So OK, maybe we are in the season to be jolly (OK, now we are actually well past it, but that is when I wrote most of this blog), but since time seems to get away from us here, thought I would post some “ancient history” to fill in what we have been doing. So for this blog, please travel back with us to October……. and pretend it is a time of harvest moons and pumpkins and trick-or-treatin’.
Never quite sure what my students know about our holidays in the states, I typically bring the subject up about a week before, and have been greeted with everything from looks of confusion and bewilderment to complete knowledge of the hows, whys, and wherefores. (Perhaps it has to do with whom their Foreign English teacher was last year.)
Holloween was no exception. My more advanced and “sophisticated” class was completely clueless, while the more cut-up class knew all about it. And…..wanted me to help host a party. Ahhh, sure, no problem, why not. Should be fun.
So went to lunch with a couple of students to offer some guidance as to how much stuff
to buy for about…… 7000 students!?! What???? Quickly relayed that that was out of the question less than a week before the big event. It must be scaled back. Came up with a plan that they must speak English to attend, which eliminates about 80% of the students on this campus who are after non-English related majors. Ok, this might work.
Secured a room in one of the teaching buildings, made a list of fun Holloween games, snagged a huge bag of left over wedding candy from a newly married couple, and biked to the market to find something to carve. The pumpkins here are like miniature versions of what we are used to back in Juneau, but there are some huge squash that would work just as well. So I let the students negotiate the prices as they were buying with student fee money, and brought them back to our apartment to receive a lesson in the fine art of pumpkin carving.
The afternoon was a real hoot, and I suspect this was the first time they ever tried anything like this. The results were great, and when we lit the candles and
turned out the lights total mayhem ensued as they inspected their creations.
Throughout Ya-Li inspired and showed through doing, and they doted on her like a little sister.
The night of the big party finally arrived and after cutting a few holes in some leftover white material purchased for privacy coverings on our windows, I was ready to impress the attendees with what a proper ghost looks like. A quick trip to Walmart produced the perfect costume for Ya-Li, and we were ready to make our grand entrance.

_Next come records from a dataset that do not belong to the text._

## src/rtl/cache_fill_ctrl_pkg.sv

```systemverilog
// Shared constants and FSM encoding for the cache miss/fill controller.
package cache_fill_ctrl_pkg;

  localparam int WORD_SIZE   = 16;
  localparam int LINE_WORDS  = 4;
  localparam int LINE_SIZE   = WORD_SIZE * LINE_WORDS;
  localparam int TIMEOUT_DEF = 255;

  typedef enum logic [1:0] {
    CF_IDLE    = 2'd0,
    CF_FILL    = 2'd1,
    CF_INSTALL = 2'd2,
    CF_WT      = 2'd3
  } cf_state_t;

endpackage

```

## src/rtl/cache_fill_ctrl_sat_counter.sv

```systemverilog
// Saturating up-counter; holds at all-ones instead of wrapping.
module sat_counter #(
  parameter int WIDTH = 16
) (
  input  logic             clk,
  input  logic             reset,
  input  logic             inc,
  output logic [WIDTH-1:0] count
);

  always_ff @(posedge clk or posedge reset) begin
    if (reset) begin
      count <= '0;
    end else if (inc && (count != {WIDTH{1'b1}})) begin
      count <= count + 1'b1;
    end
  end

endmodule

```

## src/rtl/cache_fill_ctrl.sv

```systemverilog
// Miss/fill controller between a CPU port and a 4-word-line write-through,
// no-allocate cache: read misses fill a whole line, stores always go to memory.
module cache_fill_ctrl #(
  parameter int WORD_W     = cache_fill_ctrl_pkg::WORD_SIZE,
  parameter int LINE_WORDS = cache_fill_ctrl_pkg::LINE_WORDS,
  parameter int TIMEOUT    = cache_fill_ctrl_pkg::TIMEOUT_DEF
) (
  input  logic                         clk,
  input  logic                         reset,
  input  logic                         req_valid,
  input  logic                         req_write,
  input  logic [WORD_W-1:0]            req_addr,
  input  logic [WORD_W-1:0]            req_wdata,
  output logic                         stall,
  output logic                         done,
  output logic [WORD_W-1:0]            c_addr,
  output logic                         c_readC,
  input  logic                         c_hit,
  output logic                         c_writeC,
  output logic                         c_writeCword,
  output logic [WORD_W*LINE_WORDS-1:0] c_line,
  output logic                         mem_req,
  output logic                         mem_we,
  output logic [WORD_W-1:0]            mem_addr,
  output logic [WORD_W-1:0]            mem_wword,
  input  logic                         mem_ack,
  input  logic [WORD_W*LINE_WORDS-1:0] mem_rline,
  output logic                         err,
  output logic [WORD_W-1:0]            hit_cnt,
  output logic [WORD_W-1:0]            acc_cnt
);

  import cache_fill_ctrl_pkg::*;

  localparam int LINE_W = WORD_W * LINE_WORDS;
  localparam int OFF_W  = $clog2(LINE_WORDS);
  localparam int TMR_W  = $clog2(TIMEOUT + 1);
  localparam logic [TMR_W-1:0] TMR_MAX = TMR_W'(TIMEOUT);

  cf_state_t            state, state_n;
  logic [LINE_W-1:0]    line_q;
  logic                 hit_q;
  logic [WORD_W-1:0]    addr_q;
  logic [WORD_W-1:0]    wdata_q;
  logic [TMR_W-1:0]     timer;
  logic [WORD_W-1:0]    base_q;

  logic                 latch;
  logic                 timeout;
  logic                 hit_inc;
  logic                 acc_inc;

  // The request is captured on leaving IDLE so a dropped req_valid cannot
  // disturb an in-flight memory transaction.
  assign base_q = {addr_q[WORD_W-1:OFF_W], {OFF_W{1'b0}}};

  always_ff @(posedge clk or posedge reset) begin
    if (reset) begin
      state   <= CF_IDLE;
      line_q  <= '0;
      hit_q   <= 1'b0;
      addr_q  <= '0;
      wdata_q <= '0;
      timer   <= '0;
      err     <= 1'b0;
    end else begin
      state <= state_n;
      if (latch) begin
        hit_q   <= c_hit;
        addr_q  <= req_addr;
        wdata_q <= req_wdata;
        timer   <= '0;
      end else if (((state == CF_FILL) || (state == CF_WT)) && !mem_ack) begin
        timer <= timer + 1'b1;
      end
      if ((state == CF_FILL) && mem_ack) begin
        line_q <= mem_rline;
      end
      if (timeout) begin
        err <= 1'b1;
      end
    end
  end

  // Outputs are held quiet while reset is high so an aborted transaction
  // releases the memory and the pipeline immediately.
  always_comb begin
    state_n      = state;
    stall        = 1'b0;
    done         = 1'b0;
    c_addr       = req_addr;
    c_readC      = 1'b0;
    c_writeC     = 1'b0;
    c_writeCword = 1'b0;
    c_line       = '0;
    mem_req      = 1'b0;
    mem_we       = 1'b0;
    mem_addr     = '0;
    mem_wword    = '0;
    latch        = 1'b0;
    timeout      = 1'b0;
    hit_inc      = 1'b0;
    acc_inc      = 1'b0;
    if (!reset) begin
      case (state)
        CF_IDLE: begin
          c_readC = req_valid & ~req_write;
          if (req_valid) begin
            if (!req_write && c_hit) begin
              done    = 1'b1;
              hit_inc = 1'b1;
              acc_inc = 1'b1;
            end else begin
              stall   = 1'b1;
              latch   = 1'b1;
              state_n = req_write ? CF_WT : CF_FILL;
            end
          end
        end
        CF_FILL: begin
          stall    = 1'b1;
          mem_req  = 1'b1;
          mem_addr = base_q;
          c_addr   = base_q;
          if (mem_ack) begin
            state_n = CF_INSTALL;
          end else if (timer == TMR_MAX) begin
            timeout = 1'b1;
            mem_req = 1'b0;
            stall   = 1'b0;
            done    = req_valid;
            acc_inc = req_valid;
            state_n = CF_IDLE;
          end
        end
        CF_INSTALL: begin
          stall    = 1'b1;
          c_writeC = 1'b1;
          c_addr   = base_q;
          c_line   = line_q;
          state_n  = CF_IDLE;
        end
        CF_WT: begin
          stall     = 1'b1;
          mem_req   = 1'b1;
          mem_we    = 1'b1;
          mem_addr  = addr_q;
          mem_wword = wdata_q;
          c_addr    = addr_q;
          if (mem_ack) begin
            stall   = 1'b0;
            done    = req_valid;
            acc_inc = req_valid;
            state_n = CF_IDLE;
            // No-allocate: only a store that hit refreshes the cached word.
            if (hit_q) begin
              c_writeCword                = 1'b1;
              c_line[LINE_W-1 -: WORD_W]  = wdata_q;
            end
          end else if (timer == TMR_MAX) begin
            timeout = 1'b1;
            mem_req = 1'b0;
            stall   = 1'b0;
            done    = req_valid;
            acc_inc = req_valid;
            state_n = CF_IDLE;
          end
        end
        default: begin
          state_n = CF_IDLE;
        end
      endcase
    end
  end

  sat_counter #(.WIDTH(WORD_W)) u_hit_cnt (
    .clk   (clk),
    .reset (reset),
    .inc   (hit_inc),
    .count (hit_cnt)
  );

  sat_counter #(.WIDTH(WORD_W)) u_acc_cnt (
    .clk   (clk),
    .reset (reset),
    .inc   (acc_inc),
    .count (acc_cnt)
  );

endmodule
```

## config.mk

```make
export PLATFORM = sky130hd
export DESIGN_NAME = cache_fill_ctrl
export DESIGN_NICKNAME = d
export VERILOG_FILES = /design/src/rtl/cache_fill_ctrl_pkg.sv /design/src/rtl/cache_fill_ctrl_sat_counter.sv /design/src/rtl/cache_fill_ctrl.sv
export SDC_FILE = /design/constraint.sdc
export NUM_CORES = 1
export LEC_CHECK = 0
export ABC_AREA = 1
export BUFFER_PORTS_ARGS = -buffer_cell sky130_fd_sc_hd__buf_2
export CORE_MARGIN = 2
export CORE_UTILIZATION = 46
export CTS_CLUSTER_SIZE = 20
export DETAILED_ROUTE_END_ITERATION = 8
export GPL_TIMING_DRIVEN = 0
export PLACE_DENSITY = 0.84
export SLEW_MARGIN = 15
export SYNTH_ARGS = -nofsm -noshare
export SYNTH_HDL_FRONTEND = slang
export SYNTH_SLANG_ARGS = --single-unit
```

## constraint.sdc

```tcl
create_clock -name clk -period 4.7 [get_ports clk]
set_input_delay 1.175 -clock clk [delete_from_list [all_inputs] [get_ports clk]]
set_output_delay 1.175 -clock clk [all_outputs]
set_load 0.05 [all_outputs]
```

# After elaboration in Yosys (flattened, before gate mapping)
# Index checks and enable logic that the tools add are counted.
# totals
ff_bits	140
in_bits	102
output_inout_bits	152
elab_cells	90
# classes
n_addsub	3
n_eq_ne	8
n_mux	54
bitwise	3
n_reduce_logical	13
# op_table
operator	n
16-bit 2-to-1 mux	6
16-bit case mux with 2 select lines	3
64-bit 2-to-1 mux	1
48-bit 2-to-1 mux	1
16-bit by 1-bit adder with 16-bit output, second input constant	2
1-bit 2-to-1 mux	32
16-bit != test, second input constant	2
8-bit 2-to-1 mux	2
2-bit 2-to-1 mux	6
8-bit by 1-bit adder with 8-bit output, second input constant	1
8-bit == test, second input constant	1
2-bit case mux with 4 select lines	1
1-bit logical AND	5
2-bit == test, second input constant	2
2-bit != test, second input constant	2
1-bit case mux with 4 select lines	1
2-bit OR reduction	2
1-bit case mux with 3 select lines	1
3-bit AND reduction	1
2-bit by 1-bit == test with 1-bit output, second input constant	1
1-bit zero test	2
2-bit zero test	1
1-bit inverter	2
2-bit nonzero test	1
2 further kinds	2

# Depth between registers and ports, before layout
# Gate-level depths: netlist of run 1.
# logic_depth
word_depth	7
mapped_depth	12
ltp_nobuf	11

# Modules after synthesis
# A second synthesis of run 1 with hierarchy kept.
# unflattened
hier_cells	902
hier_area_um2	7523.5
# modules_own_cells
mod	n_inst	cells_each	area_each_um2	seq_area_each_um2
cache_fill_ctrl	1	606	5444.0	2702.6
sat_counter (u_acc_cnt)	1	150	1069.8	400.4
sat_counter (u_hit_cnt)	1	146	1009.7	400.4

# Worst setup path before layout of run 1
# OpenSTA, ideal clock, no wires.
# synth_timing
path_type	in2out
from	input reset
to	output mem_addr[10]
arrival_ps	4031
t_required_ps	3525
path_slack_ps	-506
path_stages	4
path_buffers	1
cell_sequence	inv_2 nand2_1 clkbuf_1 nor2_1
# synth_via
elab_chain_len	1
# synth_rtl
item	line	rtl
from (decl)	cache_fill_ctrl.sv:9	input logic reset,
16-bit 2-to-1 mux	cache_fill_ctrl.sv:104	if (!reset) begin
to (decl)	cache_fill_ctrl.sv:24	output logic [WORD_W-1:0] mem_addr,
# Every way passes these cells.

# Worst setup path after layout of run 1
# layout_timing
from	input reset
to	output c_line[44]
# layout_via
elab_chain_len	1
# layout_rtl
item	line	rtl
64-bit 2-to-1 mux	cache_fill_ctrl.sv:104	
to (decl)	cache_fill_ctrl.sv:21	output logic [WORD_W*LINE_WORDS-1:0] c_line,
# Every way passes these cells.

==> run summary, run 1 <==
=====================================================================================
Finished Core Util .....................................................       0.6064
Count of TritonRoute iterations in the first routing pass ..............            5
Kind of launch point of the worst setup path ...........................    input pin
Via-per-instance ratio .................................................        5.050
Area share of the largest cell type after synthesis ....................       0.4741
DRC violations left ....................................................            0
CTS buffer count .......................................................           17
Max-slew headroom at the worst pin .....................................       0.5887
Largest net degree at the start of global routing ......................           87
Critical path class .................................................... input pin to primary output
Synth top area cells ................................................... sky130_fd_sc_hd__dfrtp_1, sky130_fd_sc_hd__nand2_1, sky130_fd_sc_hd__mux2_2, sky130_fd_sc_hd__nor2_1, sky130_fd_sc_hd__inv_1
Number of clock sinks ..................................................          140
Slew Limit Fails .......................................................            0
Power density relative to cell area .................................... 617.4 nW/um^2
First-pass GRT wire length .............................................     32.15 mm
Post-cts resize count ..................................................            0
All-layer global routing usage .........................................       0.2436
Post-CTS Hold Buffers ..................................................            0
WL/cell ................................................................     15.24 um
Area enclosed by the die boundary ...................................... 17,090 sq um
Clk_lat worst skew .....................................................       420 ps
Proportion of layout cells with a drive suffix above 1 .................       0.3470
Switching power summed over all nets ...................................     2.573 mW
Buffers inserted by post-CTS timing repair .............................            0
Most frequent cells in the layout ...................................... sky130_fd_sc_hd__buf_2, sky130_fd_sc_hd__nand2_1, sky130_fd_sc_hd__dfrtp_1
Largest area contributor in the netlist ................................ sky130_fd_sc_hd__dfrtp_1
Clock skew after layout ................................................     12.60 ps
Number of synthesized register bits ....................................          140
Hold Vio Cnt, Final ....................................................            0
Leakage dissipation ....................................................     5.074 nW
Number of placed cells counting well taps ..............................        1,354
Site Rows ..............................................................           46
H-tree depth reported by CTS ...........................................            4
Layout Cells excl Fill .................................................        1,387
Master of the slowest instance on the critical path .................... sky130_fd_sc_hd__buf_16
Total via count after detailed routing .................................        7,005
Proportion of power drawn by the clock network .........................        0.230
WP data arrival ........................................................      2820 ps
Most Frequent Cell on Critical Path .................................... sky130_fd_sc_hd__buf_2
Top fanout value on the critical path ..................................           86
Vias in the first global route .........................................        6,404
Sequential share of the synthesized area ...............................       0.4741
Routability cong. ......................................................       0.8446
Max Cap Violations .....................................................            0
Worst Hold Class ....................................................... register to register
Number of buffers between clock root and the deepest sink ..............            2
Crit end category ...................................................... primary output
Area inside the core boundary .......................................... 15,770 sq um
Area added between synthesis and finish ................................       29.41%
Final setup fails ......................................................            0
Initial Util ...........................................................       0.4686
Clock tree from TritonCTS ..............................................        built
Required arrival time at the worst endpoint ............................      3520 ps
Time the worst path needs with I/O delays and setup ....................      3999 ps
Height of the die ......................................................     130.7 um
Cell Area, Synth .......................................................   7390 sq um
Most frequent standard cell in the layout excluding fill and tap cells . sky130_fd_sc_hd__buf_2
Sw frac ................................................................       0.4357
Post-DRT Antenna Nets ..................................................            0
# port buffers .........................................................          253
Ordered list of cells on the worst path ................................ buf_2 > inv_8 > buf_16 > nand2_1 > nor2_1 > buf_2
Cells after synthesis ..................................................          884
Seq pwr share ..........................................................        0.347
Root cell of the clock tree ............................................ sky130_fd_sc_hd__clkbuf_16
Library cells used by synthesis ........................................           41
Max rail drop VDD ......................................................  0.0003419 V
Final net count ........................................................        1,266
Slew @ Worst Pin .......................................................     617.0 ps
Status ................................................................. complete, no violations
Global-route congestion overflow total .................................            0
Total wire length after detailed routing ...............................     21.13 mm
Number of filler instances in the final layout .........................        1,382
Number of warnings issued by yosys .....................................            0
Combinational fraction of design power .................................        0.423
Standard cell area after detailed placement ............................   8961 sq um
Synthesized area per cell ..............................................  8.359 sq um
Slowest stage delay, CP ................................................       390 ps
Antenna violations before repair .......................................            0
Total negative setup slack .............................................         0 ps
Internal power component ...............................................     3.331 mW
Maximum clock frequency ................................................    250.1 MHz
Register clock-pin slew on the reported worst setup and hold paths .....        50 ps
DRT iter0 DRCs .........................................................          405
Chip width .............................................................     130.7 um
DP HPWL ................................................................     15.59 mm
Final critical-path share of the clock period ..........................       0.8507
Top-Level Pins .........................................................          254
Unrepaired setup endpoints after global routing ........................           no
Final std cell area, no fill ...........................................   9563 sq um
Post-Syn Nets ..........................................................          993
=====================================================================================
==> area by class of cell <==
class	count	area (sq um)	share of cell area
Sequential cell	140	3503	0.3663
Multi-Input combinational cell	619	3349	0.3503
Timing Repair Buffer	254	1294	0.1353
Clock buffer	23	488.0	0.05103
Inverter	85	330.3	0.03454
Tap cell	216	270.3	0.02826
Buffer	40	214.0	0.02237
Clock inverter	9	111.4	0.01164
Antenna cell	1	2.502	0.0002617
==> through the flow <==
step | setup slack [ps] | hold WS [ps] | power [mW]
floorplan | -65.54 | 448.4 | 3.915
global placement | -334.2 | 456.4 | 4.468
detailed placement | 631.8 | 460.9 | 4.553
CTS | 632.4 | 479.2 | 5.924
global route | 458.0 | 502.6 | 6.233
finish | 701.5 | 475.8 | 5.904
==> power by group through the flow <==
| stage | Combinational (mW) | Sequential, mW | Clock (mW) |
|---|---|---|---|
| 6_report | 2.50 | 2.05 | 1.36 |
| 3_5_place_dp | 2.49 | 2.06 | 0 |
| 5_1_grt | 2.70 | 2.11 | 1.42 |
| 4_1_cts | 2.51 | 2.04 | 1.38 |
| 2_1_floorplan | 1.76 | 2.16 | 0 |
| 3_3_place_gp | 2.44 | 2.03 | 0 |
==> cells in the mapped netlist <==
library cell and n:
sky130_fd_sc_hd__o32ai_1 2, sky130_fd_sc_hd__o22ai_1 14, sky130_fd_sc_hd__o21bai_1 1, sky130_fd_sc_hd__nor2_2 6
sky130_fd_sc_hd__a21oi_2 1, sky130_fd_sc_hd__dfrtp_1 140, sky130_fd_sc_hd__xor2_1 17, sky130_fd_sc_hd__a21oi_1 17
sky130_fd_sc_hd__nor2_4 3, sky130_fd_sc_hd__buf_8 1, sky130_fd_sc_hd__nor3_1 9, sky130_fd_sc_hd__nand3_4 2
sky130_fd_sc_hd__buf_6 2, sky130_fd_sc_hd__clkinv_1 1, sky130_fd_sc_hd__buf_4 3, sky130_fd_sc_hd__ha_1 7
sky130_fd_sc_hd__mux2_2 58, sky130_fd_sc_hd__nand3_2 1, sky130_fd_sc_hd__inv_2 3, sky130_fd_sc_hd__nand4_4 1
sky130_fd_sc_hd__o21ai_2 8, sky130_fd_sc_hd__o21a_1 1, sky130_fd_sc_hd__nand4_1 12, sky130_fd_sc_hd__inv_1 79
sky130_fd_sc_hd__nand3_1 30, sky130_fd_sc_hd__xnor2_1 4, sky130_fd_sc_hd__inv_4 1, sky130_fd_sc_hd__clkinv_2 1
sky130_fd_sc_hd__clkbuf_1 13, sky130_fd_sc_hd__or2_2 1, sky130_fd_sc_hd__a31oi_1 1, sky130_fd_sc_hd__nand3b_1 2
sky130_fd_sc_hd__a22oi_1 16, sky130_fd_sc_hd__nor2_1 136, sky130_fd_sc_hd__o21ai_0 26, sky130_fd_sc_hd__o21ai_1 2
sky130_fd_sc_hd__nor3_2 1, sky130_fd_sc_hd__buf_2 21, sky130_fd_sc_hd__a21boi_1 1, sky130_fd_sc_hd__nand2_1 231
sky130_fd_sc_hd__nand2_2 8
==> critical path: cells and delay by family <==
| family | cells | cell delay (ps) |
|---|---|---|
| AND/OR/NAND/NOR | 2 | 400 |
| buffers and inverters | 4 | 1180 |
==> state kept, by name, summed over array words and instances (netlist names) <==
register / count
addr_q: 16
err: 1
timer: 8
line_q: 64
u_acc_cnt.count: 16
u_hit_cnt.count: 16
wdata_q: 16
hit_q: 1
state: 2
==> cells by family after synthesis <==
| logic type | synth area share |
|---|---|
| AOI/OAI and AO/OA | 0.07552 |
| xor gates and xnor gates | 0.02489 |
| adders and majority gates | 0.01185 |
| buffers and inverters | 0.07264 |
| DFF | 0.4741 |
| muxes | 0.08839 |
| and+or+nand+nor | 0.2526 |
==> routing by layer <==
metal / vias up / track usage / wire (um)
li1: 3382 / - / -
met5: - / 0 / 0
met3: 38 / 0.05090 / 1097
met2: 226 / 0.4017 / 10430
met1: 3359 / 0.3191 / 9164
met4: 0 / 0.08886 / 436
==> worst paths after layout <==
kind | startpoint | endpoint | slack (ps) | cells past startpoint
setup / recovery | reset | c_line[44] | 700 | 6
hold / removal | err | err | 480 | 1
setup reg to reg | state[0] | u_acc_cnt.count[7] | 2730 | 9
hold reg to reg | err | err | 480 | 1
max in group asynchronous | reset | line_q[15] | 3090 | 3
min in group asynchronous | reset | timer[2] | 850 | 2
(Power assumes the default switching activity.)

During the planning, preparation and decorating stage, some of the students leading the affair kept worrying if the party would be well attended, fun, interesting, or a total blow out. Not only did they not quite know what to do for their own costumes, they were even more worried the invited students would not wear any. I gave them some suggestions based on what I have observed in Juneau over the years, and they felt relieved they could come up with an acceptable idea without spending a ton of money. I also provided them with a stack of printed out and zeroxed holloween
images I downloaded and put together on my pc, which were hung around the room. They added a more ghoulish flavor to the traditional tinsel like streamers that are used to adorn most festivities here.
When we arrived tense giggles and major stress-out greeted us, but once we got our costumes on, and I assured them it would be nothing but fun, the host students started to relax and enjoy themselves. Unexpectedly I was asked to officially begin the party with a short speech, which typifies some of the culturally correct ways to conduct affairs.
Our carved “pumpkins” were lit and displayed, an apple bobbing center was set up as well as a number of other party stations. We had a ”guess the number of candies” jar at the entrance, which garnered 2 winners and even some local entertainment, as 2 young campus gents who practice rap dancing were invited to kick off the evening. (I notice these guys practicing every evening in the entrance way to my teaching building. These are the only locations available for extracurricular activites so it is not uncommon to see different groups of students practicing this way in
all the open area entrances to all the buildings on campus.)
Enough students attended to call it an event and those who did not wear costumes (but did wear their best clothes as possible alternative interpretaions of what wearing a costume meant) could have a small flower painted on their cheek. I however broke those rules when I painted bold stripes on one of my students face. He was both horrified and exhilirated at the gesture. It is moments like this that I realize how truly miniscule and difficult any “out of the box” thinking or actions is for most of my students. And I am using out- of-the-box very loosely here.
I lost track of Ya-Li for much of the evening as everyone wanted a picture taken with the ghost and to practice their English a bit. But I heard about all the games she had a chance to partake in, plus about all the candy there was to eat and was eaten. She had a great time and always had someone to talk to since she knew a lot of the students.
All in all, by the end, everyone
was happy and assured they had not lost face by providing the perfect Holloween event.